- [Problem]
Repeat the entries that follow from start to finish, keeping every character.

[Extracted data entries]
------------------------------
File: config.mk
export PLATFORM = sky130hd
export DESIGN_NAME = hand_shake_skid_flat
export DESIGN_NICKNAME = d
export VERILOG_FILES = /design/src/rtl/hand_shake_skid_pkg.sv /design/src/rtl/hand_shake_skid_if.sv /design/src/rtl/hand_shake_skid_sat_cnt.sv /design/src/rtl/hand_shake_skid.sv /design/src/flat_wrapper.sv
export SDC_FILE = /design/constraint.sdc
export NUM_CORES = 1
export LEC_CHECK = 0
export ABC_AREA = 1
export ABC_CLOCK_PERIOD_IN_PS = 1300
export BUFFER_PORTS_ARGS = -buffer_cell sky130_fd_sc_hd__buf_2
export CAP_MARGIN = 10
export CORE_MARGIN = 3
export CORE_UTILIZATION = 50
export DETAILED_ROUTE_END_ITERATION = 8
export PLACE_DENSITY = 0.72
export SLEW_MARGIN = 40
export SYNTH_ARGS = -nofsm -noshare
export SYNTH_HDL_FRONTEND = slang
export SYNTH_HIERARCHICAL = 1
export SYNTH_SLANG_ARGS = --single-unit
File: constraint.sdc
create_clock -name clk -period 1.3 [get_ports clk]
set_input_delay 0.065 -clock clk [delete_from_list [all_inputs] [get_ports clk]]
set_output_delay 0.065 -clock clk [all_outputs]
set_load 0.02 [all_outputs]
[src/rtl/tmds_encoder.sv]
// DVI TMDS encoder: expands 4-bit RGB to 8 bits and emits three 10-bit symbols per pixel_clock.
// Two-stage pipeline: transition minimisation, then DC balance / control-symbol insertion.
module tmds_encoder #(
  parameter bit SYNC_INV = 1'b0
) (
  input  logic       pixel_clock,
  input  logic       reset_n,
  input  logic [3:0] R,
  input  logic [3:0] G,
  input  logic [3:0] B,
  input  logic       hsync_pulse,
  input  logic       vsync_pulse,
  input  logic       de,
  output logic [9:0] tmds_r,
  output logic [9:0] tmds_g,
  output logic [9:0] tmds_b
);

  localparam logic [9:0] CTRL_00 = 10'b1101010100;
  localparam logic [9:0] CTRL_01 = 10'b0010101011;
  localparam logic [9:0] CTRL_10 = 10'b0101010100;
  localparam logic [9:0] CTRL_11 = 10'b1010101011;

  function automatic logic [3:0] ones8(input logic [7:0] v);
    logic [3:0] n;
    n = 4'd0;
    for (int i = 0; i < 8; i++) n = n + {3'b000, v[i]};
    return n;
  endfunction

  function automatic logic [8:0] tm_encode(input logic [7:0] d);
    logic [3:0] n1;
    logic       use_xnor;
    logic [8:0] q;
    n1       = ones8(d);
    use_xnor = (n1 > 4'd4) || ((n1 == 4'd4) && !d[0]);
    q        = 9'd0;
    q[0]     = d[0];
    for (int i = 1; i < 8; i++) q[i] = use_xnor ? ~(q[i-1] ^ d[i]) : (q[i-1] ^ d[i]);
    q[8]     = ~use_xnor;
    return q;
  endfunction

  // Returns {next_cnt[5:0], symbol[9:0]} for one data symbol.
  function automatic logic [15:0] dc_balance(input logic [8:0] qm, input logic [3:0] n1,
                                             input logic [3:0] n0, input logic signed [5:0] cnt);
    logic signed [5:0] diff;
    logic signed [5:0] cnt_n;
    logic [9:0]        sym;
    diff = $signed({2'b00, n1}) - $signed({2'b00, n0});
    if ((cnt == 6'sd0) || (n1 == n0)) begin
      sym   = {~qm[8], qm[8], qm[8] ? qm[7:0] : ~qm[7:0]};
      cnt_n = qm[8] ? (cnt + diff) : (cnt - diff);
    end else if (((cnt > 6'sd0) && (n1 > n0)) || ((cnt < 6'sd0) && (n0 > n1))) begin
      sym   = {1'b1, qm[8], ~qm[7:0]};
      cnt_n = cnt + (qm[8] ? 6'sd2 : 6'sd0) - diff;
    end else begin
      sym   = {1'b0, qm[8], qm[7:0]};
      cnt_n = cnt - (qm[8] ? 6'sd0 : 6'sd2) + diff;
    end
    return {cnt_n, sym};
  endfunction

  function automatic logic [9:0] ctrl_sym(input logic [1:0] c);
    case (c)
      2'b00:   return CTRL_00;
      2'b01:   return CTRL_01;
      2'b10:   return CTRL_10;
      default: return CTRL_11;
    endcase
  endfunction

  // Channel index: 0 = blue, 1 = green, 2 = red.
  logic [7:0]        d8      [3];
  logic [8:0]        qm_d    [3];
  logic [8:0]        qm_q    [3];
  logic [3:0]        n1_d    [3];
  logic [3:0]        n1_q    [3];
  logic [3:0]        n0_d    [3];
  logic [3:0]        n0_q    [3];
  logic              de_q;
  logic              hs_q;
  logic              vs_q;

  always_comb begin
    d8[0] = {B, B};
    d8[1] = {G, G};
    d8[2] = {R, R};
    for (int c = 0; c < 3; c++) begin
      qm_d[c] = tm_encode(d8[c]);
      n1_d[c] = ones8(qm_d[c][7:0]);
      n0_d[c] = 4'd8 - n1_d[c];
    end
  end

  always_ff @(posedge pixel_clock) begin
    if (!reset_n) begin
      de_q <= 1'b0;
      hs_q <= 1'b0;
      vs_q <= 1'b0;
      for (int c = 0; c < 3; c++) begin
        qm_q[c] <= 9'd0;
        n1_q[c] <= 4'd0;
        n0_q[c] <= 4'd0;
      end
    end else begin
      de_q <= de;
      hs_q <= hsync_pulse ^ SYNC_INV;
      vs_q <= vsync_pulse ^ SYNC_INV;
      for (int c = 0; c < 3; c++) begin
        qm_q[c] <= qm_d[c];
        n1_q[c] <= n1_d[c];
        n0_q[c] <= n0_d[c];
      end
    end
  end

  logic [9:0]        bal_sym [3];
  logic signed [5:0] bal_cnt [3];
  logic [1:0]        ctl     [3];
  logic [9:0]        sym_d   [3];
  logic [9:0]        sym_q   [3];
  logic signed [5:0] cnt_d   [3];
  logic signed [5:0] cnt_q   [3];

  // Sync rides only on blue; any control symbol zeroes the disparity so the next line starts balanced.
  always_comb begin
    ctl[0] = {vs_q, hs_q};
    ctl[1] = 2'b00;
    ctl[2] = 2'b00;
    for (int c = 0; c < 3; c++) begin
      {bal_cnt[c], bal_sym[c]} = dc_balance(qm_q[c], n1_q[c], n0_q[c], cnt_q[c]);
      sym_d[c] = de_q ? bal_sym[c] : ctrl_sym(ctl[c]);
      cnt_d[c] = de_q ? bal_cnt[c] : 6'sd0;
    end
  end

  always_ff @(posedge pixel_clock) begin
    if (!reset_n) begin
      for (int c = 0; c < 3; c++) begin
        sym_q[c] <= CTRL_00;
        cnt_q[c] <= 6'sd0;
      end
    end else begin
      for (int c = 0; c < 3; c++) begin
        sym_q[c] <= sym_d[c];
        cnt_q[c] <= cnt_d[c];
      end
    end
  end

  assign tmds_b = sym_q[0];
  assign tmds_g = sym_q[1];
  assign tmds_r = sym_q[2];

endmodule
------------------------------
- [Completed exercise]
File: config.mk
export PLATFORM = sky130hd
export DESIGN_NAME = hand_shake_skid_flat
export DESIGN_NICKNAME = d
export VERILOG_FILES = /design/src/rtl/hand_shake_skid_pkg.sv /design/src/rtl/hand_shake_skid_if.sv /design/src/rtl/hand_shake_skid_sat_cnt.sv /design/src/rtl/hand_shake_skid.sv /design/src/flat_wrapper.sv
export SDC_FILE = /design/constraint.sdc
export NUM_CORES = 1
export LEC_CHECK = 0
export ABC_AREA = 1
export ABC_CLOCK_PERIOD_IN_PS = 1300
export BUFFER_PORTS_ARGS = -buffer_cell sky130_fd_sc_hd__buf_2
export CAP_MARGIN = 10
export CORE_MARGIN = 3
export CORE_UTILIZATION = 50
export DETAILED_ROUTE_END_ITERATION = 8
export PLACE_DENSITY = 0.72
export SLEW_MARGIN = 40
export SYNTH_ARGS = -nofsm -noshare
export SYNTH_HDL_FRONTEND = slang
export SYNTH_HIERARCHICAL = 1
export SYNTH_SLANG_ARGS = --single-unit
File: constraint.sdc
create_clock -name clk -period 1.3 [get_ports clk]
set_input_delay 0.065 -clock clk [delete_from_list [all_inputs] [get_ports clk]]
set_output_delay 0.065 -clock clk [all_outputs]
set_load 0.02 [all_outputs]
[src/rtl/tmds_encoder.sv]
// DVI TMDS encoder: expands 4-bit RGB to 8 bits and emits three 10-bit symbols per pixel_clock.
// Two-stage pipeline: transition minimisation, then DC balance / control-symbol insertion.
module tmds_encoder #(
  parameter bit SYNC_INV = 1'b0
) (
  input  logic       pixel_clock,
  input  logic       reset_n,
  input  logic [3:0] R,
  input  logic [3:0] G,
  input  logic [3:0] B,
  input  logic       hsync_pulse,
  input  logic       vsync_pulse,
  input  logic       de,
  output logic [9:0] tmds_r,
  output logic [9:0] tmds_g,
  output logic [9:0] tmds_b
);

  localparam logic [9:0] CTRL_00 = 10'b1101010100;
  localparam logic [9:0] CTRL_01 = 10'b0010101011;
  localparam logic [9:0] CTRL_10 = 10'b0101010100;
  localparam logic [9:0] CTRL_11 = 10'b1010101011;

  function automatic logic [3:0] ones8(input logic [7:0] v);
    logic [3:0] n;
    n = 4'd0;
    for (int i = 0; i < 8; i++) n = n + {3'b000, v[i]};
    return n;
  endfunction

  function automatic logic [8:0] tm_encode(input logic [7:0] d);
    logic [3:0] n1;
    logic       use_xnor;
    logic [8:0] q;
    n1       = ones8(d);
    use_xnor = (n1 > 4'd4) || ((n1 == 4'd4) && !d[0]);
    q        = 9'd0;
    q[0]     = d[0];
    for (int i = 1; i < 8; i++) q[i] = use_xnor ? ~(q[i-1] ^ d[i]) : (q[i-1] ^ d[i]);
    q[8]     = ~use_xnor;
    return q;
  endfunction

  // Returns {next_cnt[5:0], symbol[9:0]} for one data symbol.
  function automatic logic [15:0] dc_balance(input logic [8:0] qm, input logic [3:0] n1,
                                             input logic [3:0] n0, input logic signed [5:0] cnt);
    logic signed [5:0] diff;
    logic signed [5:0] cnt_n;
    logic [9:0]        sym;
    diff = $signed({2'b00, n1}) - $signed({2'b00, n0});
    if ((cnt == 6'sd0) || (n1 == n0)) begin
      sym   = {~qm[8], qm[8], qm[8] ? qm[7:0] : ~qm[7:0]};
      cnt_n = qm[8] ? (cnt + diff) : (cnt - diff);
    end else if (((cnt > 6'sd0) && (n1 > n0)) || ((cnt < 6'sd0) && (n0 > n1))) begin
      sym   = {1'b1, qm[8], ~qm[7:0]};
      cnt_n = cnt + (qm[8] ? 6'sd2 : 6'sd0) - diff;
    end else begin
      sym   = {1'b0, qm[8], qm[7:0]};
      cnt_n = cnt - (qm[8] ? 6'sd0 : 6'sd2) + diff;
    end
    return {cnt_n, sym};
  endfunction

  function automatic logic [9:0] ctrl_sym(input logic [1:0] c);
    case (c)
      2'b00:   return CTRL_00;
      2'b01:   return CTRL_01;
      2'b10:   return CTRL_10;
      default: return CTRL_11;
    endcase
  endfunction

  // Channel index: 0 = blue, 1 = green, 2 = red.
  logic [7:0]        d8      [3];
  logic [8:0]        qm_d    [3];
  logic [8:0]        qm_q    [3];
  logic [3:0]        n1_d    [3];
  logic [3:0]        n1_q    [3];
  logic [3:0]        n0_d    [3];
  logic [3:0]        n0_q    [3];
  logic              de_q;
  logic              hs_q;
  logic              vs_q;

  always_comb begin
    d8[0] = {B, B};
    d8[1] = {G, G};
    d8[2] = {R, R};
    for (int c = 0; c < 3; c++) begin
      qm_d[c] = tm_encode(d8[c]);
      n1_d[c] = ones8(qm_d[c][7:0]);
      n0_d[c] = 4'd8 - n1_d[c];
    end
  end

  always_ff @(posedge pixel_clock) begin
    if (!reset_n) begin
      de_q <= 1'b0;
      hs_q <= 1'b0;
      vs_q <= 1'b0;
      for (int c = 0; c < 3; c++) begin
        qm_q[c] <= 9'd0;
        n1_q[c] <= 4'd0;
        n0_q[c] <= 4'd0;
      end
    end else begin
      de_q <= de;
      hs_q <= hsync_pulse ^ SYNC_INV;
      vs_q <= vsync_pulse ^ SYNC_INV;
      for (int c = 0; c < 3; c++) begin
        qm_q[c] <= qm_d[c];
        n1_q[c] <= n1_d[c];
        n0_q[c] <= n0_d[c];
      end
    end
  end

  logic [9:0]        bal_sym [3];
  logic signed [5:0] bal_cnt [3];
  logic [1:0]        ctl     [3];
  logic [9:0]        sym_d   [3];
  logic [9:0]        sym_q   [3];
  logic signed [5:0] cnt_d   [3];
  logic signed [5:0] cnt_q   [3];

  // Sync rides only on blue; any control symbol zeroes the disparity so the next line starts balanced.
  always_comb begin
    ctl[0] = {vs_q, hs_q};
    ctl[1] = 2'b00;
    ctl[2] = 2'b00;
    for (int c = 0; c < 3; c++) begin
      {bal_cnt[c], bal_sym[c]} = dc_balance(qm_q[c], n1_q[c], n0_q[c], cnt_q[c]);
      sym_d[c] = de_q ? bal_sym[c] : ctrl_sym(ctl[c]);
      cnt_d[c] = de_q ? bal_cnt[c] : 6'sd0;
    end
  end

  always_ff @(posedge pixel_clock) begin
    if (!reset_n) begin
      for (int c = 0; c < 3; c++) begin
        sym_q[c] <= CTRL_00;
        cnt_q[c] <= 6'sd0;
      end
    end else begin
      for (int c = 0; c < 3; c++) begin
        sym_q[c] <= sym_d[c];
        cnt_q[c] <= cnt_d[c];
      end
    end
  end

  assign tmds_b = sym_q[0];
  assign tmds_g = sym_q[1];
  assign tmds_r = sym_q[2];

endmodule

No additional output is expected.